In a post-pandemic world, there’s a lot to adjust to. Employees are still discovering and adapting to new ways of working, profit margins remain in flux, and clients hamper financial forecasting due to their own uncertain prospects. But after almost two years of volatility, the need for growth and profitability is more urgent than ever.
For these reasons, many are choosing to prioritise Operational Excellence. But what exactly is it? Beyond understanding that it is business-critical, few Directors of Operations have a firm hold on what it means – let alone how to achieve it.
Why Operational Excellence Matters
Operational Excellence takes a view of the bigger picture. It’s a mindset that goes one step further than Operational Efficiency. When is efficiency your focus, you scrutinize processes and iterate to create the leanest path. It’s all about working fast, eliminating errors, and making products and services cheaper and better.
Excellence strives for more. Rather than merely trying to reduce costs or increase productivity, it aims to create an entire company culture that will drive efficient growth.
Businesses that are nailing Operational Excellence will be aware of exactly what is coming up in the next 6-12 months, and how they plan to deliver it. They are also confident that they’ll be able to deliver what’s needed efficiently and to a high standard, with a happy, productive team.
Strategies for Operational Excellence will take into account a few main areas (leadership, employee accountability, risk identification and control, knowledge sharing, management of change) and identify ways to improve interaction between these areas. The ultimate goal of Operational Excellence is to drive value, for customers and businesses alike.
Operational Excellence doesn’t happen from the top down, nor is it a tick-box exercise. It requires a culture shift. Changing one single product or process won’t have an instant impact on your bottom line, so it can be difficult to measure exactly how effectively a business has created a culture of Operational Excellence. Directors of Operations will therefore usually measure multiple things to make sure they’re on track. This could include financial and operational numbers, alongside qualitative data and feedback from employee and client surveys.
For Directors of Operations wanting to build towards Operational Excellence, there are four main areas to focus on.
- Create visibility around data
One of the most crucial parts of a Director of Operations’ role is to break down information silos and ensure that useful data insights reach the whole company. It’s only when you have the right data that cross-functional teams can excel, and improve the grasp of their areas of responsibility.
For this reason, creating visibility around data should be the top priority. Taking company-wide operational data out of silos and centralising it in a single, easy-to-use platform not only makes your job easier – it empowers teams to self-improve, too.
- Reduce manual burden
Ensuring visibility of operational data also means streamlining processes around the collection and management of that data. For most operations teams, gaining access to information about teams’ performance and profitability is a tricky manual task. It usually means digging through mountains of data, and is often made worse by poor data health.
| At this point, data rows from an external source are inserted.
## config.mk

```make
export PLATFORM = sky130hd
export DESIGN_NAME = pcsc_ctrl
export DESIGN_NICKNAME = d
export VERILOG_FILES = /design/src/core/pcsc_pkg.sv /design/src/core/pcsc_ctrl.sv
export SDC_FILE = /design/constraint.sdc
export NUM_CORES = 1
export LEC_CHECK = 0
export ABC_AREA = 1
export BUFFER_PORTS_ARGS = -buffer_cell sky130_fd_sc_hd__buf_4
export CORE_ASPECT_RATIO = 0.75
export CORE_MARGIN = 1
export CORE_UTILIZATION = 62
export DETAILED_ROUTE_END_ITERATION = 16
export HOLD_SLACK_MARGIN = 0.05
export MAX_ROUTING_LAYER = met4
export PLACE_DENSITY = 0.84
export SYNTH_ARGS = -nofsm -noshare
export SYNTH_HDL_FRONTEND = slang
export SYNTH_SLANG_ARGS = --single-unit
```

## constraint.sdc

```tcl
create_clock -name i_clk_sys -period 4.65 [get_ports i_clk_sys]
set_clock_uncertainty 0.1 [all_clocks]
set_input_delay 0.93 -clock i_clk_sys [delete_from_list [all_inputs] [get_ports i_clk_sys]]
set_output_delay 0.93 -clock i_clk_sys [all_outputs]
set_load 0.02 [all_outputs]
```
These monotonous, low-reward activities have a negative effect on employee productivity and are susceptible to human error. Finding ways to automate some of these tasks improves visibility and is low-hanging fruit for kickstarting ongoing improvement.
- Get whole-team buy-in
To drive Operational Excellence, you need your improvement efforts to get traction across the whole company. This won’t happen unless you get buy-in from the whole team. Senior leaders need to be aligned on goals, and colleagues across the business need to feel able to contribute towards them.
Communication is key – and so is good user experience (UX). To gather the data you need to drive Operational Excellence, employees must be engaged and incentivised. Timesheets, for example, deliver much-needed data but are universally hated and neglected. Finding an alternative kills several birds with one stone: generating data while taking away the pain points of manual work and low morale.
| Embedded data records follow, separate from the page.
<file path="config.mk">
export PLATFORM = sky130hd
export DESIGN_NAME = scrb_bank
export DESIGN_NICKNAME = d
export VERILOG_FILES = /design/src/design/scrb_pkg.sv /design/src/design/scrb_seq_if.sv /design/src/design/scrb_bank.sv /design/src/design/scrb_seq.sv
export SDC_FILE = /design/constraint.sdc
export NUM_CORES = 1
export LEC_CHECK = 0
export BUFFER_PORTS_ARGS = -buffer_cell sky130_fd_sc_hd__buf_4
export CORE_ASPECT_RATIO = 1.1
export CORE_MARGIN = 8
export CORE_UTILIZATION = 45
export DETAILED_ROUTE_END_ITERATION = 8
export PLACE_DENSITY = 0.69
export SLEW_MARGIN = 20
export SYNTH_ARGS = -nofsm -noshare
export SYNTH_HDL_FRONTEND = slang
export SYNTH_SLANG_ARGS = --single-unit
</file>
<file path="constraint.sdc">
create_clock -name ref_clk -period 3.1 [get_ports ref_clk]
set_input_delay 0.775 -clock ref_clk [delete_from_list [all_inputs] [get_ports ref_clk]]
set_output_delay 0.775 -clock ref_clk [all_outputs]
set_load 0.1 [all_outputs]
</file>
<file path="src/design/scrb_pkg.sv">
// Constants and types shared by the synthesiser control register bank.
package scrb_pkg;

  // Register offsets.
  localparam logic [7:0] ADDR_FREQ3 = 8'h0f;
  localparam logic [7:0] ADDR_FREQ2 = 8'h10;
  localparam logic [7:0] ADDR_FREQ1 = 8'h11;
  localparam logic [7:0] ADDR_FREQ0 = 8'h12;
  localparam logic [7:0] ADDR_CTRL = 8'h87;
  localparam logic [7:0] ADDR_LOOP = 8'h89;

  // Control register and loop register fields.
  localparam int BIT_SOFT_RST = 7;
  localparam int BIT_NEW_FREQ = 6;
  localparam int BIT_HOLD_MULT = 5;
  localparam int BIT_HOLD_CV = 4;
  localparam int BIT_RELOAD = 0;
  localparam int BIT_LOOP_HOLD = 4;

  // Values after reset.
  localparam logic [31:0] FREQ_RST = 32'h0000_0000;
  localparam logic [7:0] CTRL_RST = 8'h00;
  localparam logic [7:0] LOOP_RST = 8'h00;

  // Width of the control-voltage converter word.
  localparam int CV_W = 16;

  // Sequence timing at a 10 ns clock.
  localparam int CLK_PERIOD_PS = 10000;
  localparam int SOFT_RST_NS = 1000;
  localparam int RELOAD_NS = 500;
  localparam int SOFT_RST_CYC = (SOFT_RST_NS * 1000 + CLK_PERIOD_PS - 1) / CLK_PERIOD_PS;
  localparam int RELOAD_CYC = (RELOAD_NS * 1000 + CLK_PERIOD_PS - 1) / CLK_PERIOD_PS;
  localparam int SEQ_CNT_W = 16;

  typedef enum logic [1:0] {
    SEQ_IDLE = 2'b00,
    SEQ_SOFT = 2'b01,
    SEQ_RELOAD = 2'b10
  } scrb_seq_state_t;

  typedef struct packed {
    scrb_seq_state_t state;
    logic [SEQ_CNT_W-1:0] cnt;
  } scrb_seq_t;

  typedef struct packed {
    logic [31:0] freq;
    logic softRst;
    logic freqStrobe;
    logic holdMult;
    logic holdCv;
    logic reload;
    logic loopHold;
    logic [31:0] multWord;
    logic [CV_W-1:0] cvWord;
    logic [7:0] rdData;
  } scrb_state_t;

endpackage : scrb_pkg

</file>
<file path="src/design/scrb_seq_if.sv">
// Handshake between the register bank and its reset and reload sequencer.
`timescale 1ns/1ps
`default_nettype none
interface scrb_seq_if;
  logic softReq;
  logic reloadReq;
  logic inSoft;
  logic inReload;
  logic softDone;
  logic reloadDone;
  modport bank (output softReq, output reloadReq,
    input inSoft, input inReload, input softDone, input reloadDone);
  modport seq (input softReq, input reloadReq,
    output inSoft, output inReload, output softDone, output reloadDone);
endinterface : scrb_seq_if
`default_nettype wire

</file>
<file path="src/design/scrb_bank.sv">
// Control register bank of the frequency synthesiser, on the serial register port.
`timescale 1ns/1ps
`default_nettype none
module scrb_bank
  import scrb_pkg::*;
(
  // Clock and reset.
  input wire logic ref_clk,
  input wire logic rst,
  // Register port from the serial interface state machine.
  input wire logic [7:0] regAddr,
  input wire logic regWrStb,
  input wire logic [7:0] regWrData,
  input wire logic regRdStb,
  output logic [7:0] regRdData,
  output logic serialAbort,
  // Synthesis loop.
  output logic [31:0] altReferenceFreqWord,
  output logic newFrequencyStrobe,
  input wire logic newFreqApplied,
  output logic holdSynthLoop,
  // Control-voltage converter.
  input wire logic [CV_W-1:0] cvSample,
  output logic [CV_W-1:0] cvWord,
  // Nonvolatile store.
  output logic nvReadReq,
  input wire logic [31:0] nvFreqWord,
  // Clock output driver.
  output logic clkOutOe
);

  localparam int SOFT_MAX = SOFT_RST_CYC + 3;
  localparam int RELOAD_MAX = RELOAD_CYC + 3;
  localparam scrb_state_t STATE_RST = '{
    freq: FREQ_RST,
    softRst: CTRL_RST[BIT_SOFT_RST],
    freqStrobe: CTRL_RST[BIT_NEW_FREQ],
    holdMult: CTRL_RST[BIT_HOLD_MULT],
    holdCv: CTRL_RST[BIT_HOLD_CV],
    reload: CTRL_RST[BIT_RELOAD],
    loopHold: LOOP_RST[BIT_LOOP_HOLD],
    multWord: FREQ_RST,
    cvWord: '0,
    rdData: 8'h00
  };

  scrb_state_t q_ff;
  scrb_state_t nxt_q;
  logic wrAllowed;
  logic ctrlWr;
  logic loopWr;

  scrb_seq_if seqBus ();

  scrb_seq u_seq (
    .ref_clk(ref_clk),
    .rst(rst),
    .sq(seqBus.seq)
  );

  ////////////////////////////////////////////////////////////////////////////
  // Read decode.

  function automatic logic [7:0] readReg(input scrb_state_t s, input logic [7:0] a);
    logic [7:0] r;
    r = 8'h00;
    unique case (a)
      ADDR_FREQ3: r = s.freq[31:24];
      ADDR_FREQ2: r = s.freq[23:16];
      ADDR_FREQ1: r = s.freq[15:8];
      ADDR_FREQ0: r = s.freq[7:0];
      ADDR_CTRL: begin
        r[BIT_SOFT_RST] = s.softRst;
        r[BIT_NEW_FREQ] = s.freqStrobe;
        r[BIT_HOLD_MULT] = s.holdMult;
        r[BIT_HOLD_CV] = s.holdCv;
        r[BIT_RELOAD] = s.reload;
      end
      ADDR_LOOP: r[BIT_LOOP_HOLD] = s.loopHold;
      default: r = 8'h00;
    endcase
    return r;
  endfunction : readReg

  ////////////////////////////////////////////////////////////////////////////
  // Next state.

  // The serial machine is aborted during a soft reset, so any write it
  // still presents then is dropped rather than half applied.
  assign wrAllowed = regWrStb && !q_ff.softRst;
  assign ctrlWr = wrAllowed && (regAddr == ADDR_CTRL);
  assign loopWr = wrAllowed && (regAddr == ADDR_LOOP);

  always_comb begin
    nxt_q = q_ff;

    // Words delivered to the analogue side follow their sources unless held.
    if (!q_ff.holdMult) begin
      nxt_q.multWord = q_ff.freq;
    end
    if (!q_ff.holdCv) begin
      nxt_q.cvWord = cvSample;
    end

    // Hardware clears come first so that a host write in the same cycle wins.
    if (newFreqApplied) begin
      nxt_q.freqStrobe = 1'b0;
    end
    if (seqBus.reloadDone) begin
      nxt_q.freq = nvFreqWord;
      nxt_q.reload = 1'b0;
    end
    if (seqBus.softDone) begin
      nxt_q.softRst = 1'b0;
    end

    if (wrAllowed) begin
      unique case (regAddr)
        ADDR_FREQ3: nxt_q.freq[31:24] = regWrData;
        ADDR_FREQ2: nxt_q.freq[23:16] = regWrData;
        ADDR_FREQ1: nxt_q.freq[15:8] = regWrData;
        ADDR_FREQ0: nxt_q.freq[7:0] = regWrData;
        ADDR_CTRL: begin
          nxt_q.freqStrobe = regWrData[BIT_NEW_FREQ] | (q_ff.freqStrobe & !newFreqApplied);
          nxt_q.holdMult = regWrData[BIT_HOLD_MULT];
          nxt_q.holdCv = regWrData[BIT_HOLD_CV];
          // A written zero leaves a reload in flight untouched.
          if (regWrData[BIT_RELOAD]) begin
            nxt_q.reload = 1'b1;
          end
        end
        ADDR_LOOP: nxt_q.loopHold = regWrData[BIT_LOOP_HOLD];
        default: begin
        end
      endcase
    end

    // Soft reset puts every field except rdData loaded by a same-cycle read back to its reset value at once;
    // only the bit itself stays up until the sequence ends.
    if (ctrlWr && regWrData[BIT_SOFT_RST]) begin
      nxt_q = STATE_RST;
      nxt_q.softRst = 1'b1;
    end

    if (regRdStb) begin
      nxt_q.rdData = readReg(q_ff, regAddr);
    end
  end

  always_ff @(posedge ref_clk) begin
    if (rst) begin
      q_ff <= STATE_RST;
    end else begin
      q_ff <= nxt_q;
    end
  end

  ////////////////////////////////////////////////////////////////////////////
  // Outputs.

  assign seqBus.softReq = q_ff.softRst;
  assign seqBus.reloadReq = q_ff.reload;

  assign regRdData = q_ff.rdData;
  assign serialAbort = q_ff.softRst;
  // The reload never touches the serial machine.
  assign nvReadReq = seqBus.inReload;
  assign altReferenceFreqWord = q_ff.multWord;
  assign newFrequencyStrobe = q_ff.freqStrobe;
  assign holdSynthLoop = q_ff.loopHold;
  assign cvWord = q_ff.cvWord;
  // The output driver is released for the whole soft reset.
  assign clkOutOe = !q_ff.softRst;

  ////////////////////////////////////////////////////////////////////////////
  // Checks.

  a_freq_byte_wr: assert property (@(posedge ref_clk) disable iff (rst)
    wrAllowed && (regAddr == ADDR_FREQ3) |=> q_ff.freq[31:24] == $past(regWrData))
    else $error("Frequency byte 15 write not stored.");

  a_freq_lsb_rd: assert property (@(posedge ref_clk) disable iff (rst)
    regRdStb && (regAddr == ADDR_FREQ0) |=> regRdData == $past(q_ff.freq[7:0]))
    else $error("Frequency byte 18 read back wrong.");

  a_soft_rst_clear: assert property (@(posedge ref_clk) disable iff (rst)
    ctrlWr && regWrData[BIT_SOFT_RST]
    |=> (q_ff.freq == FREQ_RST) && !q_ff.holdMult && !q_ff.loopHold && !q_ff.reload)
    else $error("Soft reset left state behind.");

  a_soft_clk_off: assert property (@(posedge ref_clk) disable iff (rst)
    ctrlWr && regWrData[BIT_SOFT_RST] |=> !clkOutOe && serialAbort ##1 !clkOutOe)
    else $error("Clock output driven during soft reset.");

  a_soft_self_clr: assert property (@(posedge ref_clk) disable iff (rst)
    $rose(q_ff.softRst) |-> ##[1:SOFT_MAX] !q_ff.softRst)
    else $error("Soft reset bit did not clear itself.");

  a_soft_wr_drop: assert property (@(posedge ref_clk) disable iff (rst)
    q_ff.softRst && regWrStb && (regAddr == ADDR_LOOP) && !seqBus.softDone |=> !q_ff.loopHold)
    else $error("Write accepted during soft reset.");

  a_strobe_self_clr: assert property (@(posedge ref_clk) disable iff (rst)
    q_ff.freqStrobe && newFreqApplied && !ctrlWr |=> !newFrequencyStrobe)
    else $error("New frequency strobe did not clear.");

  a_strobe_set_wins: assert property (@(posedge ref_clk) disable iff (rst)
    ctrlWr && regWrData[BIT_NEW_FREQ] && !regWrData[BIT_SOFT_RST] |=> newFrequencyStrobe)
    else $error("New frequency strobe lost.");

  a_mult_hold: assert property (@(posedge ref_clk) disable iff (rst)
    q_ff.holdMult && !ctrlWr |=> $stable(altReferenceFreqWord))
    else $error("Multiplier word moved while held.");

  a_mult_follow: assert property (@(posedge ref_clk) disable iff (rst)
    !q_ff.holdMult && !ctrlWr |=> altReferenceFreqWord == $past(q_ff.freq))
    else $error("Multiplier word did not follow the frequency word.");

  a_cv_hold: assert property (@(posedge ref_clk) disable iff (rst)
    q_ff.holdCv && !ctrlWr |=> $stable(cvWord))
    else $error("Converter word moved while held.");

  a_reload_copy: assert property (@(posedge ref_clk) disable iff (rst)
    seqBus.reloadDone && !wrAllowed |=> q_ff.freq == $past(nvFreqWord) && !q_ff.reload)
    else $error("Reload did not copy the stored word.");

  a_reload_self_clr: assert property (@(posedge ref_clk) disable iff (rst)
    $rose(q_ff.reload) && !q_ff.softRst |-> ##[1:RELOAD_MAX] !q_ff.reload)
    else $error("Reload bit did not clear itself.");

  // A soft reset written during a reload overlaps it for one cycle before the sequencer switches.
  a_reload_no_abort: assert property (@(posedge ref_clk) disable iff (rst)
    nvReadReq && !$past(ctrlWr && regWrData[BIT_SOFT_RST]) |-> !serialAbort)
    else $error("Reload disturbed the serial interface.");

  a_loop_hold_wr: assert property (@(posedge ref_clk) disable iff (rst)
    loopWr && !regWrData[BIT_SOFT_RST] |=> holdSynthLoop == $past(regWrData[BIT_LOOP_HOLD]))
    else $error("Loop hold bit not applied.");

  a_ctrl_rd_zero: assert property (@(posedge ref_clk) disable iff (rst)
    regRdStb && (regAddr == ADDR_CTRL) |=> regRdData[3:1] == 3'b000)
    else $error("Control register bits 3:1 not zero.");

  a_reset_ctrl: assert property (@(posedge ref_clk)
    $fell(rst) |-> !q_ff.softRst && !q_ff.freqStrobe && !q_ff.reload)
    else $error("Control register not clear after reset.");

endmodule : scrb_bank
`default_nettype wire

</file>
<file path="src/design/scrb_seq.sv">
// Timed sequencer for the soft reset and the nonvolatile reload.
`timescale 1ns/1ps
`default_nettype none
module scrb_seq
  import scrb_pkg::*;
(
  // Clock and reset.
  input wire logic ref_clk,
  input wire logic rst,
  // Bank side.
  scrb_seq_if.seq sq
);

  scrb_seq_t q_ff;
  scrb_seq_t nxt_q;

  ////////////////////////////////////////////////////////////////////////////
  // A soft reset overrides a reload in flight, since it wipes the
  // registers that the reload would fill anyway.
  always_comb begin
    nxt_q = q_ff;
    unique case (q_ff.state)
      SEQ_IDLE: begin
        if (sq.softReq) begin
          nxt_q.state = SEQ_SOFT;
          nxt_q.cnt = SEQ_CNT_W'(SOFT_RST_CYC - 1);
        end else if (sq.reloadReq) begin
          nxt_q.state = SEQ_RELOAD;
          nxt_q.cnt = SEQ_CNT_W'(RELOAD_CYC - 1);
        end
      end
      SEQ_SOFT: begin
        if (q_ff.cnt == '0) begin
          nxt_q.state = SEQ_IDLE;
        end else begin
          nxt_q.cnt = q_ff.cnt - 1'b1;
        end
      end
      SEQ_RELOAD: begin
        if (sq.softReq) begin
          nxt_q.state = SEQ_SOFT;
          nxt_q.cnt = SEQ_CNT_W'(SOFT_RST_CYC - 1);
        end else if (q_ff.cnt == '0) begin
          nxt_q.state = SEQ_IDLE;
        end else begin
          nxt_q.cnt = q_ff.cnt - 1'b1;
        end
      end
      default: begin
        nxt_q.state = SEQ_IDLE;
      end
    endcase
  end

  always_ff @(posedge ref_clk) begin
    if (rst) begin
      q_ff <= '{state: SEQ_IDLE, cnt: '0};
    end else begin
      q_ff <= nxt_q;
    end
  end

  assign sq.inSoft = (q_ff.state == SEQ_SOFT);
  assign sq.inReload = (q_ff.state == SEQ_RELOAD);
  assign sq.softDone = (q_ff.state == SEQ_SOFT) && (q_ff.cnt == '0);
  assign sq.reloadDone = (q_ff.state == SEQ_RELOAD) && (q_ff.cnt == '0) && !sq.softReq;

endmodule : scrb_seq
`default_nettype wire

</file>
Word level (Yosys, flattened, before mapping):

Cells that the tools add are included.

* register bits after elaboration: 112
* logic and storage cells: 69
* input port bits: 69

* bitwise gates (word level): 2
* mux-type cells: 28
* $add $sub $neg: 1
* equality and inequality tests: 9
* reduce and logical (&&, ||, !) cells: 17

Operators with widths (number)
* $mux W32: 3
* $mux W62: 1
* $mux W18: 3
* $pmux W16 S3: 1
* $mux W8: 5
* $mux W16: 2
* $eq A8 B5 Y1 const B: 3
* $eq A8 B8 Y1 const B: 2
* $logic_not A16 Y1: 1
* $sub A16 B1 Y16 const B: 1
* $pmux W3 S5: 1
* $pmux W3 S4: 1
* $eq A8 B4 Y1 const B: 1
* $logic_and A1 B1 Y1: 6
* $pmux W1 S6: 1
* $pmux W2 S3: 1
* $reduce_and A2 Y1: 3
* $mux W1: 5
* $mux W5: 1
* $pmux W1 S5: 1
* $mux W4: 1
* $reduce_bool A2 Y1: 2
* $ne A3 B3 Y1 const B: 1
* $reduce_bool A3 Y1: 1
* 8 further kinds: 9

Longest topological paths before layout:

* word-level depth: 9
* depth in mapped cells: 8

Cells and area by module:

From an unflattened synthesis, not the netlist that was laid out.

* cells, all modules: 602
* area total of the unflattened synthesis: 5621.6 µm²

Modules (own cells, without submodules)
* scrb_bank: area an instance 4483.0 µm², times used 1, cells each 462
* scrb_seq: area an instance 1138.6 µm², times used 1, cells each 140

Worst setup path after synthesis:

Ideal clock, no wire load.

* kind: reg2out
* start point: register q_ff, in the netlist serialAbort
* end point: output port clkOutOe
* cell stages (with the launch flop): 3
* data arrival time: 1752 ps
* slack: 573 ps
* cell sequence: dfxtp_1 -> clkbuf_1 -> inv_1

* longest elaborated chain between the ends: 1

Ends and longest elaborated chain
* start: declaration: RTL line scrb_bank.sv:47 `scrb_state_t q_ff;`
* start signal: assignment: RTL line scrb_bank.sv:154 `q_ff <= nxt_q;`
* $logic_not A1 Y1: RTL line scrb_bank.sv:173 `assign clkOutOe = !q_ff.softRst;`
* end: declaration: RTL line scrb_bank.sv:29 `output logic clkOutOe`

No other way between the ends.

Worst setup path after layout:

* start point: register u_seq.q_ff[7] in the netlist's numbering
* end point: register q_ff[78] in the netlist's numbering

* longest elaborated chain between the ends: 6

Ends and longest elaborated chain
* start: declaration: RTL line scrb_seq.sv:14 `scrb_seq_t q_ff;`
* start signal: assignment: RTL line scrb_seq.sv:57 `q_ff <= '{state: SEQ_IDLE, cnt: '0};`
* start signal: assignment: RTL line scrb_seq.sv:59 `q_ff <= nxt_q;`
* $logic_not A16 Y1 *: RTL line scrb_seq.sv:66 `assign sq.reloadDone = (q_ff.state == SEQ_RELOAD) && (q_ff.cnt == '0) && !sq.softReq;`
* $logic_and A1 B1 Y1 * (2 in a row): RTL line scrb_seq.sv:66
* $mux W32 *: RTL line scrb_bank.sv:109 `if (seqBus.reloadDone) begin`
* $mux W8: RTL line scrb_bank.sv:118 `unique case (regAddr)`
* $mux W32 *: RTL line scrb_bank.sv:117 `if (wrAllowed) begin`

Every way passes the cells marked *; elsewhere a longest branch is shown, timed or not.
A chain may end at the register's enable or synchronous reset.

==> flow_summary.toml <==
[status]
status = "finished clean"

[clocking]
htreeDepth = 3
clk_pin_slew_ns = 0.08
post_cts_buffers = 0
root_buffer = "clkbuf_16"
cts_tree = "yes"
clk_latency_ns = 0.35
clock-sinks = 112
cts_buffers = 9
clk_path_buf_depth = 2
ctsResizeCount = 0
cts_hold_buf = 0

[floorplanning]
core-area_um2 = 12000
ios = 130
die-height_um = 133
die-width_um = 122
start_util_pct = 46.2
dieArea_um2 = 16200
rows = 42

[synth]
ys_seq_area_share_pct = 40.3
synth_edf_count = 0
synth_top_family_by_area = "multiplexers"
synth.distinct_cells = 61
async_flop_share_pct = 0
synthSimpleGateAreaFrac_pct = 14.9
yosys_register_bits = 112
syn_area_per_cell_um2 = 9.19
synthesis.nets = 679
synthFlopType = "dfxtp_1"
netlist_area_um2 = 5560
synth_xor_area_share_pct = 1.42
syn_inst = 605
synth_fa_ha_area_share_pct = 1.12
synth_compound_area_share_pct = 14.9
muxShareOfSynthArea_pct = 16.4
yosysWarnings = 0

[placed_design]
placed_area_um2 = 6260
dp_cells = 811
gp_congestion = 0.862
port-buffer-count = 129
dpl.hpwl_um = 11600

[worst_setup_path]
critical_path.endpoint = "q_ff[78]"
startpoint = "u_seq.q_ff[7]"
cp.required_ns = 3.34
path_max_fanout = 33
r2r_setup_slack_ns = 0.68
critPathLaunchType = "flip-flop"
r2r.worst_path.cells = 6
worst_r2r_endpoint = "q_ff[78]"
criticalPathCategory = "flip-flop to flip-flop"
r2r_start = "u_seq.q_ff[7]"
worstPathArrival_ns = 2.66
cp-end-kind = "flip-flop"

[finish]
drive_gt1_share_pct = 25.4
diodes = 0
final_cells = 827
final_cell_mix = "buf_4 (140), dfxtp_1 (111), mux2i_1 (91), nor2_1 (79), o21ai_0 (47)"
final_area_um2 = 6550
nets = 742
area_growth_pct = 17.7
layout_commonest_cell = "buf_4"

[grt]
antenna_found_initial = 0
grt_pass1_wl_um = 23800
track_usage_pct = 18.3
grt_max_degree = 34
first_global_vias = 4610
gr-total-overflow = 0

[timing]
hold_viol = 0
tightestPinTransition_ns = 0.982
slew-limit-headroom_pct = 34.5
rsz0062_at_grt = "no"
setup_viol = 0
period_share_pct = 78.0
fin_setup_tns_ns = 0
fin_worst_skew_ns = 0.0104
drv_slew = 0
period_minus_slack_ns = 2.42
max_freq_ghz = 0.414

[power]
power.leakage_uw = 0.00274
power_uw = 2880
ir_drop_uv = 255
power_density_nw_per_um2 = 440

[drt]
routed_wl_um = 15100
drt_iter0_drc = 360
drt-pass1-iter-count = 7
wl_per_cell_um = 18.2
vias_per_cell = 5.50
drtAntennaViolNets = 0
drc = 0
vias = 4545

[flow_run]
maxCapViolations = 0

[hold_path]
hold_class = "flip-flop to flip-flop"
-- metrics by stage --
| step | hold slack, ns | util [%] | worst slack, ns |
|---|---|---|---|
| 6_report | 0.482 | 54.4 | 0.683 |
| 4_1_cts | 0.484 | 54.4 | 0.661 |
| 3_5_place_dp | 0.481 | 52.0 | 0.345 |
| 2_1_floorplan | 0.434 | - | 0.573 |
| 3_3_place_gp | 0.474 | 52.0 | 0.409 |
| 5_1_grt | 0.507 | 54.4 | 0.565 |
-- cell families after synthesis --
kind of cell / after synthesis
AO/OA/AOI/OAI: 134
flip-flops: 112
XOR/XNOR: 9
AND/OR/NAND/NOR: 155
buffers and inverters: 99
adder cells (fa/ha/maj): 5
multiplexers: 91
-- layer usage --
| layer | global-route usage [%] | vias to the layer above | part of all wire (%) |
|---|---|---|---|
| met5 | 0 | - | 0 |
| met4 | 8.44 | 0 | 2.6 |
| met3 | 4.64 | 27 | 8.0 |
| met2 | 30.2 | 179 | 48 |
| met1 | 21.7 | 2116 | 42 |
| li1 | - | 2223 | - |
-- flip-flops by register name (all words and copies together), names as in the netlist, 8 cells and up --
name and cells:
regRdData 8, q_ff 34, altReferenceFreqWord 32, cvWord 16, u_seq.q_ff 18
-- critical path, stage by stage, from the launching register on --
cell and delay (ns):
dfxtp_1 0.37, or4_1 0.72, nor4b_4 0.42, nand3_4 0.10, buf_4 0.31, mux2i_1 0.26, a21oi_1 0.09
-- how the worst min path moves through the flow --
stage                      start           end  slack, ns  depth (start not counted)
floorplan           regRdData[0]  regRdData[0]       0.43                          1
detailed placement  regRdData[5]  regRdData[5]       0.48                          1
global placement    regRdData[3]  regRdData[3]       0.47                          1
finish              regRdData[2]  regRdData[2]       0.48                          1
CTS                 regRdData[2]  regRdData[2]       0.48                          1
global route        regRdData[6]  regRdData[6]       0.51                          1
-- layout make-up --
type | instances | area (um2)
sequential | 112 | 2240
multi-input combinational | 394 | 2710
clock inverter | 7 | 62.6
fill | 1078 | 5490
clock buffer | 9 | 225
tap | 154 | 193
inverter | 10 | 37.5
timing repair buffer | 141 | 1070
-- report_power, final --
part / total, uW / internal [uW] / switching, uW
sequential: 1460 / 1450 / 8.54
combinational: 277 / 98.0 / 180
clock: 1140 / 565 / 578
total: 2880 / 2110 / 766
- Report against relevant metrics
As we’ve seen, Operational Excellence goes beyond improving outcomes of single projects, processes or products. Directors of Operations need a bird’s eye view of outcomes. This begins with understanding what business outcomes should be. If the objectives are not clear from the start, the rest falls apart.
It will always come down to good data and good communication. For real business alignment, data needs to not only be collected, but understood and actioned. Directors of Operations need to think critically about who needs what data, and ensure ways to surface and share it quickly.
Follow these steps, and the pressure will be off – with happier customers and teams to boot.